After reading the entries below, copy word for word the lines from the first through the line containing "export CTS_CLUSTER_DIAMETER = 150", and stop there.

Records from a data collection:
----------
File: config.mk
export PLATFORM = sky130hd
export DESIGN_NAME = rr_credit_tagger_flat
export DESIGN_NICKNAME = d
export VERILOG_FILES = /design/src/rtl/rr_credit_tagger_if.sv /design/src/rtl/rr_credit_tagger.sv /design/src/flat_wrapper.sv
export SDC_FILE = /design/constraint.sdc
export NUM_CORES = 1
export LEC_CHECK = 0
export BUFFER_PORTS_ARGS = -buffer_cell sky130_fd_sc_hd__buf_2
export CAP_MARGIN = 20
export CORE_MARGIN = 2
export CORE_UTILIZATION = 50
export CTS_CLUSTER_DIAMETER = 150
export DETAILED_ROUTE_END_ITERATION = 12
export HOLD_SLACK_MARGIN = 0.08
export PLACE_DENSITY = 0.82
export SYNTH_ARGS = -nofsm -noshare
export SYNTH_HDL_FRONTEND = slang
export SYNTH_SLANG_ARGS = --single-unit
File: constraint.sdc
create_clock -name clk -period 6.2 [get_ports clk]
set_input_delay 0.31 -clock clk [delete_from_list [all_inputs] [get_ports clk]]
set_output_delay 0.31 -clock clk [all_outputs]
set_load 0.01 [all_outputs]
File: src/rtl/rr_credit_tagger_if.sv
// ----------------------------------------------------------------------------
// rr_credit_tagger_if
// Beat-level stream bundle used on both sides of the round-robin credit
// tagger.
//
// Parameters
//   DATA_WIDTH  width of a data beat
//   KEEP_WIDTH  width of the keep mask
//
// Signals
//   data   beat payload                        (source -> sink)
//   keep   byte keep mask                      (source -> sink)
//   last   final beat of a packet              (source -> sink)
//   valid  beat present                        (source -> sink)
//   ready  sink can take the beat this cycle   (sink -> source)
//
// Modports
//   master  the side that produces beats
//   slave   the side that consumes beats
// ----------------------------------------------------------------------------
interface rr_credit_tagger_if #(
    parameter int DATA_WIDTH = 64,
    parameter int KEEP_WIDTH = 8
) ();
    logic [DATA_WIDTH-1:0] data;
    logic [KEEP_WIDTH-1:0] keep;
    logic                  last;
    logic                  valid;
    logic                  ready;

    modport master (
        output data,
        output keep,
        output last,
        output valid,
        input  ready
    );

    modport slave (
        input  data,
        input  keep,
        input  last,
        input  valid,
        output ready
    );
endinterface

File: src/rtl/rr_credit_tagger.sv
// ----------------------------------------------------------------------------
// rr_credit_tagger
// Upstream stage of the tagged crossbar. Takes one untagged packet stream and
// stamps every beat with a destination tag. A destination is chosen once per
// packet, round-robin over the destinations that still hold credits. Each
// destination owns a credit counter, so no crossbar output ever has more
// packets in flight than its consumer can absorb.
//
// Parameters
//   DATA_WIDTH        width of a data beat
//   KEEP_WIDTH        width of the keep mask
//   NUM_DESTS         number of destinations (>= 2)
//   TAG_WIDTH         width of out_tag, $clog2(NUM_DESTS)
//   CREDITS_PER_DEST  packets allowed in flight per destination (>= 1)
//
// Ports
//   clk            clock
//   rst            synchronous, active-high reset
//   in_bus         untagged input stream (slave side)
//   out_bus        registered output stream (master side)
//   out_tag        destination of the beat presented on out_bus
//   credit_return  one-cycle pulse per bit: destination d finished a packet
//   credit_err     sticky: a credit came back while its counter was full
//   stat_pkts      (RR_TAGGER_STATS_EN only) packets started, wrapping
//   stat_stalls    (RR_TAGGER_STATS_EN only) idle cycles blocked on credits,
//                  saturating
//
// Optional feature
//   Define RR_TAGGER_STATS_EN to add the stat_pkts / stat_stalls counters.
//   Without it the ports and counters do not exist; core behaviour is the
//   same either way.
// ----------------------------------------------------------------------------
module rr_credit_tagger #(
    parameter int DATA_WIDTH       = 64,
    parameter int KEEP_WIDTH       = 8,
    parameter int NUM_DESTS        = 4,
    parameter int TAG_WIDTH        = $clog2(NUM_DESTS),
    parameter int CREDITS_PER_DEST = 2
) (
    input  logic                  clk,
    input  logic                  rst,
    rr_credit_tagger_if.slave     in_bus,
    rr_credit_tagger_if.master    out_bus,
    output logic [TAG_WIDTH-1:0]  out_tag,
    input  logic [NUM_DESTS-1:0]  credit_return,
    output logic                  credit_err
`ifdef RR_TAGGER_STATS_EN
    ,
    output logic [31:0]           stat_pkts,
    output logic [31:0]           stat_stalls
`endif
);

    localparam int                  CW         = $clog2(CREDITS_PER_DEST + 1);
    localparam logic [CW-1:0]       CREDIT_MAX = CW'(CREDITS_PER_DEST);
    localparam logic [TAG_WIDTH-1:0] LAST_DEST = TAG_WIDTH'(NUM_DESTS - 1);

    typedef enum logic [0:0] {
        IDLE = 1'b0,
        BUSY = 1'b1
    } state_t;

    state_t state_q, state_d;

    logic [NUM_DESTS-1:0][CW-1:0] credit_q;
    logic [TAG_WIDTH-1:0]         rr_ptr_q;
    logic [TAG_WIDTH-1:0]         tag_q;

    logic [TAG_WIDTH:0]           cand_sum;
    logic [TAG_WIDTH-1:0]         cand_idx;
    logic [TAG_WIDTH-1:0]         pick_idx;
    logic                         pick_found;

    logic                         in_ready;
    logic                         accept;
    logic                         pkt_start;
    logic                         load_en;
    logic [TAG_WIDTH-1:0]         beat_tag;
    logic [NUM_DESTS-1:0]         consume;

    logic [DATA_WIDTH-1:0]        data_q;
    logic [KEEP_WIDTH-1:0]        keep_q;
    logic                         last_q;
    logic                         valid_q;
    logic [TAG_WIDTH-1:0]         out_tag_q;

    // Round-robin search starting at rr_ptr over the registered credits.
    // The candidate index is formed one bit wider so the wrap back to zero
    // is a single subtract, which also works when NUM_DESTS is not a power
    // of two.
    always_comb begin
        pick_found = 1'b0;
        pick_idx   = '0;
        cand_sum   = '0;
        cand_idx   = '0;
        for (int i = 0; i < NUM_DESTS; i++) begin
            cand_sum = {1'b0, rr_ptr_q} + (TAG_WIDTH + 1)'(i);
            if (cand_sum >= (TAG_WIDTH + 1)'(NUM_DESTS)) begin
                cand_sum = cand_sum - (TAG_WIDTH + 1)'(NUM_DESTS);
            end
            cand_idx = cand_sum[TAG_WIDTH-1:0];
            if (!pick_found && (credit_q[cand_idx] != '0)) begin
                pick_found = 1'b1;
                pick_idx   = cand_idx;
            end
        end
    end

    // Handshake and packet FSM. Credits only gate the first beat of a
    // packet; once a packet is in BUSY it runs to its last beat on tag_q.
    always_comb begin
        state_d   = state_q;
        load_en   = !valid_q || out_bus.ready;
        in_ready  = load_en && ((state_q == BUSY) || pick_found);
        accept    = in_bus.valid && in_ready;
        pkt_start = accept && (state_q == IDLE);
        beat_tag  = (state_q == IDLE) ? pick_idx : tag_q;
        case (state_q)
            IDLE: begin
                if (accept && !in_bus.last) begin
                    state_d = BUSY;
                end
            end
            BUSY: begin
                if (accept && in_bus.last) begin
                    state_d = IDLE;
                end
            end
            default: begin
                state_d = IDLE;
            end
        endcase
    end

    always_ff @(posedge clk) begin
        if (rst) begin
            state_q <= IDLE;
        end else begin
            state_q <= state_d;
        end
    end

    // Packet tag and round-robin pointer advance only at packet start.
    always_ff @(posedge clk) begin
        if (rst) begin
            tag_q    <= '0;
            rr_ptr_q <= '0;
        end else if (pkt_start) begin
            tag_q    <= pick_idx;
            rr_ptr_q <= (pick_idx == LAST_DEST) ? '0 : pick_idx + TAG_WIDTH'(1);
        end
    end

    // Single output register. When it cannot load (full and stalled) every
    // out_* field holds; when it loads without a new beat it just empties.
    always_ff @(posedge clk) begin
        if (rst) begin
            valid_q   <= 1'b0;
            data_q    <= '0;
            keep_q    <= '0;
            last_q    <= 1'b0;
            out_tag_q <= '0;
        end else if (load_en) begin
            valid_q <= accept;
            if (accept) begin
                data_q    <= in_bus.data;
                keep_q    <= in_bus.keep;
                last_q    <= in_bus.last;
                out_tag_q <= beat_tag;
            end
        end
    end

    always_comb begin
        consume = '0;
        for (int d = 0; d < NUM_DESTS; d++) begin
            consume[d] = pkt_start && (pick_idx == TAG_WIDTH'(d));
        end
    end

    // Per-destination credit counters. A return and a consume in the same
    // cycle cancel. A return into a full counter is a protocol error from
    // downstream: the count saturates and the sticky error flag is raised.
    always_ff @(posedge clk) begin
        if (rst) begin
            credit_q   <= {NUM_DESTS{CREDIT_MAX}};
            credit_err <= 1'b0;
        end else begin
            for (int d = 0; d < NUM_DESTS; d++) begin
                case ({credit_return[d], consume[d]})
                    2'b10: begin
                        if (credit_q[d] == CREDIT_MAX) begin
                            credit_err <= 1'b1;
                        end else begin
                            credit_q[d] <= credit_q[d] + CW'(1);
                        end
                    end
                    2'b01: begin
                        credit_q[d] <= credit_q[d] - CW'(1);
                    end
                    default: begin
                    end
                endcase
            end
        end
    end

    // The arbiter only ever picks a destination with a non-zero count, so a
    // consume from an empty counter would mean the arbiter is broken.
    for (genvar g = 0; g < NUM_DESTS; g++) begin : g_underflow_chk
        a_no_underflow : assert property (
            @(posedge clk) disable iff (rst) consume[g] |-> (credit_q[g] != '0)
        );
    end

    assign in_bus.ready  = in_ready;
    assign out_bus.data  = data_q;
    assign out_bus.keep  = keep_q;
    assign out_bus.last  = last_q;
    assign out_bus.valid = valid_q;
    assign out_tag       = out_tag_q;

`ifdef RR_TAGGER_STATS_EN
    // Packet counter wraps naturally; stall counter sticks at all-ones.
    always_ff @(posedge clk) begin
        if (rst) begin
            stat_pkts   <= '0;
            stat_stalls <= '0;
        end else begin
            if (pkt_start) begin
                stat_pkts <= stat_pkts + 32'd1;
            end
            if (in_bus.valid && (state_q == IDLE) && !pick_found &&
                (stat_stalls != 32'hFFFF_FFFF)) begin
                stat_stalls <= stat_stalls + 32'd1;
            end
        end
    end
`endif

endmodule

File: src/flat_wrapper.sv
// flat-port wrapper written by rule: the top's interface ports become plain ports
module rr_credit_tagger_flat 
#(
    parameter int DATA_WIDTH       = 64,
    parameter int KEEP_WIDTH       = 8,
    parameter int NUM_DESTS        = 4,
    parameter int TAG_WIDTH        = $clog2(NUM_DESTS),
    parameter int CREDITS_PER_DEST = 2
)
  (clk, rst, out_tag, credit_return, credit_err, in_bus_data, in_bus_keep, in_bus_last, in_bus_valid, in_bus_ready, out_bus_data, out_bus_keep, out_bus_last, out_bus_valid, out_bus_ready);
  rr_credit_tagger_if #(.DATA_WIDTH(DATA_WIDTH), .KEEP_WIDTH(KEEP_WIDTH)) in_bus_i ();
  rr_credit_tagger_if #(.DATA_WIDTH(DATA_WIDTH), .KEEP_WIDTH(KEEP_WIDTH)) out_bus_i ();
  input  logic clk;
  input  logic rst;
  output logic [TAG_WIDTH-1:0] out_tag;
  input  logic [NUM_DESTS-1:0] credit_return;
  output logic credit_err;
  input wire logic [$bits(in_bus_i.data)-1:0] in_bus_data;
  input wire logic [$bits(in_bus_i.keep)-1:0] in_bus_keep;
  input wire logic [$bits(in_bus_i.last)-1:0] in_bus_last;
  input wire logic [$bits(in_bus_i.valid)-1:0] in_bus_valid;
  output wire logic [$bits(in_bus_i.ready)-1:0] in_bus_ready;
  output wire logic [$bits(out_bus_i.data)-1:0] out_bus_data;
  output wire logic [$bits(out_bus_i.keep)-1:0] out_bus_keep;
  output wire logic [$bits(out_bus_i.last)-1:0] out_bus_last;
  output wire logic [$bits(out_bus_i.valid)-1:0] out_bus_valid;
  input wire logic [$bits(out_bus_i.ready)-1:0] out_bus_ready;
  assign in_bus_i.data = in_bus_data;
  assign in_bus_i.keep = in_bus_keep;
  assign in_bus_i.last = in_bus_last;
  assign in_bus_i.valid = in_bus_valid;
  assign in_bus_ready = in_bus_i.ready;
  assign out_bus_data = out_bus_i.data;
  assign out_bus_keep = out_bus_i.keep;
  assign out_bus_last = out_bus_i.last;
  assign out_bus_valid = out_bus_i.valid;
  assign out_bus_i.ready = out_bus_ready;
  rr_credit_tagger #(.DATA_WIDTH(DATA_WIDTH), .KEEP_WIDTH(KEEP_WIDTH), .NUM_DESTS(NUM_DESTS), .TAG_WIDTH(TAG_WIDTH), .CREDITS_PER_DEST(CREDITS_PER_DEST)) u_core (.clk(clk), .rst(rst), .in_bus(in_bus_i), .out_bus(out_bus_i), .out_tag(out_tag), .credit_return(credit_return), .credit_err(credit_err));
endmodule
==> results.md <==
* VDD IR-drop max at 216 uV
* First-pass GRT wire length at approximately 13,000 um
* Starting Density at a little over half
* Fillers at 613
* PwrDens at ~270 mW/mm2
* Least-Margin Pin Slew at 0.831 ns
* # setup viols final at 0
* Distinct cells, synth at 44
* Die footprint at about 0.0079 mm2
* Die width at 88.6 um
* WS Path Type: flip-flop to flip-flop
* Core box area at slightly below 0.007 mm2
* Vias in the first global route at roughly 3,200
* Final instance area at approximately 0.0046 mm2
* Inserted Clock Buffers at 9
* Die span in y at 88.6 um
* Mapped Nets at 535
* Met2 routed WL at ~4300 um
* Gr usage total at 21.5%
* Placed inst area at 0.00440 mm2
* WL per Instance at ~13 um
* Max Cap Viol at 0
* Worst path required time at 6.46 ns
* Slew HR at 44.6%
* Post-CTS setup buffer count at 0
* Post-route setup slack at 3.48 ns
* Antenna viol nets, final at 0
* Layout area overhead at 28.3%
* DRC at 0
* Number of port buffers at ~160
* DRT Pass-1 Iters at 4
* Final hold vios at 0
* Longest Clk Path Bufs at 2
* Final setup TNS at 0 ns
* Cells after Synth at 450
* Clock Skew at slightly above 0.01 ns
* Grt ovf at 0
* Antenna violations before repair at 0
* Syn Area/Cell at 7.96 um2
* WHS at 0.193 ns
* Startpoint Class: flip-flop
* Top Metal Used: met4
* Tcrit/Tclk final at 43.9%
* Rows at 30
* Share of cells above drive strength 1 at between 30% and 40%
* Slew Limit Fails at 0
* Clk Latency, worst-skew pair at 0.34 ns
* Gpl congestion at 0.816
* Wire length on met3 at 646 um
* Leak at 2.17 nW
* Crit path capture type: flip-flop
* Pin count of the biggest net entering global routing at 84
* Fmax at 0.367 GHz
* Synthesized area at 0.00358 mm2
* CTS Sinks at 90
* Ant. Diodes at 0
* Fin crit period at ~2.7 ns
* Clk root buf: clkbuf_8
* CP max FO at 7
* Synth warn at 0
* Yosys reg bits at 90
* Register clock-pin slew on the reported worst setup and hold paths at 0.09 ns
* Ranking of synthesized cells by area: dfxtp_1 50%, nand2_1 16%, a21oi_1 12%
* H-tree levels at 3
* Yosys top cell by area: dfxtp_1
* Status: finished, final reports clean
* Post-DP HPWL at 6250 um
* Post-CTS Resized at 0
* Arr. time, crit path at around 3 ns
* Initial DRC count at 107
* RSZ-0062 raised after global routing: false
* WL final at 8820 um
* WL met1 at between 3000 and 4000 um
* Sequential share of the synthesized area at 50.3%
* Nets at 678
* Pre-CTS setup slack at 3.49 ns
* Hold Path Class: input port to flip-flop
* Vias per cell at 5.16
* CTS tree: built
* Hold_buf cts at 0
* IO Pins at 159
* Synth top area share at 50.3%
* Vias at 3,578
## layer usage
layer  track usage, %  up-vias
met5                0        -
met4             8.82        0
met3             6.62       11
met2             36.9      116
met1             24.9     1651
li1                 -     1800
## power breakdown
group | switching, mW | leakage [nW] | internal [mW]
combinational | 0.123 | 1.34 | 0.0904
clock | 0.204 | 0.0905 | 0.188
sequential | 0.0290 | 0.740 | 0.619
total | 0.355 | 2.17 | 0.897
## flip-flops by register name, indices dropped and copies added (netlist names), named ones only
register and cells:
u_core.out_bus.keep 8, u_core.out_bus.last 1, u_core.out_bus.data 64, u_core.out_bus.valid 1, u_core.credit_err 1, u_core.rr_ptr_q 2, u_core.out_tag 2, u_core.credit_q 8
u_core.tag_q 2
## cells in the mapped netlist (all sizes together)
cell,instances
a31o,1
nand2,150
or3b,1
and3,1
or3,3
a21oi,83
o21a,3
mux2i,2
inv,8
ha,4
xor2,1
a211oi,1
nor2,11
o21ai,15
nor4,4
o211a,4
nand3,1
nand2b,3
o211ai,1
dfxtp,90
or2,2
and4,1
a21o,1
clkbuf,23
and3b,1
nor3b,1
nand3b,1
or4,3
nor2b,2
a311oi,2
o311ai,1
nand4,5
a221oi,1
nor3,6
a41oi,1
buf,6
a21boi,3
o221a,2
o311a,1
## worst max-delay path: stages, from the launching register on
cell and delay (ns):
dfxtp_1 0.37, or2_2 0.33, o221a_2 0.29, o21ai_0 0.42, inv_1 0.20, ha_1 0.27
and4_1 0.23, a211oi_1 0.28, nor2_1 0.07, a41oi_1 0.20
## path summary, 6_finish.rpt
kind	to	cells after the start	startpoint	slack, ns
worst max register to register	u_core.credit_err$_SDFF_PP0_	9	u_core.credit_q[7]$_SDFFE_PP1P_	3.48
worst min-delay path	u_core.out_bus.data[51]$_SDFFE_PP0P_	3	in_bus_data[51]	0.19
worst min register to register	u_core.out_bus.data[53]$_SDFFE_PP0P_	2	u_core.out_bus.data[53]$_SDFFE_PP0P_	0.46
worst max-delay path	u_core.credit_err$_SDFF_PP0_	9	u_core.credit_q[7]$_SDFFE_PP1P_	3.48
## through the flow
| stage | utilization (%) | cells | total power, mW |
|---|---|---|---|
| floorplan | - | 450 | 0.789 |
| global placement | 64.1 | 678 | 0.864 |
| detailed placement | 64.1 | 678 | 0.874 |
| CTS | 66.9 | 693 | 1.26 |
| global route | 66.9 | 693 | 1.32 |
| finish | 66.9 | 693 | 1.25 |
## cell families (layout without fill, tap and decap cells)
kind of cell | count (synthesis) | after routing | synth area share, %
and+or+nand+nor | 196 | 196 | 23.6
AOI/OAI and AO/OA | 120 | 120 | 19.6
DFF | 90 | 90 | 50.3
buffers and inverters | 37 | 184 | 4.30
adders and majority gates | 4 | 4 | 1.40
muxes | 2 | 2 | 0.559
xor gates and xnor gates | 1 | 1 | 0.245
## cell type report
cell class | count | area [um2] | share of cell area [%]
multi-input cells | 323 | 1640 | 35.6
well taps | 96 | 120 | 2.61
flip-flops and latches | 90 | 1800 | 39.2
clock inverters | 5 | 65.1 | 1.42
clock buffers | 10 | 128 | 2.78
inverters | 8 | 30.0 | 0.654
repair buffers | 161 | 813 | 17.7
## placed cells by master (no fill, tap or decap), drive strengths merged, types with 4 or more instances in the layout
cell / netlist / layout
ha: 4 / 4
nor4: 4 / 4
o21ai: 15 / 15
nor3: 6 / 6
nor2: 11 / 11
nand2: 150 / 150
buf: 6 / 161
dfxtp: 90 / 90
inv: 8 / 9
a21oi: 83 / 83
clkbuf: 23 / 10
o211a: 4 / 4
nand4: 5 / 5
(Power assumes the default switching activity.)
----------
Written solution ->
File: config.mk
export PLATFORM = sky130hd
export DESIGN_NAME = rr_credit_tagger_flat
export DESIGN_NICKNAME = d
export VERILOG_FILES = /design/src/rtl/rr_credit_tagger_if.sv /design/src/rtl/rr_credit_tagger.sv /design/src/flat_wrapper.sv
export SDC_FILE = /design/constraint.sdc
export NUM_CORES = 1
export LEC_CHECK = 0
export BUFFER_PORTS_ARGS = -buffer_cell sky130_fd_sc_hd__buf_2
export CAP_MARGIN = 20
export CORE_MARGIN = 2
export CORE_UTILIZATION = 50
export CTS_CLUSTER_DIAMETER = 150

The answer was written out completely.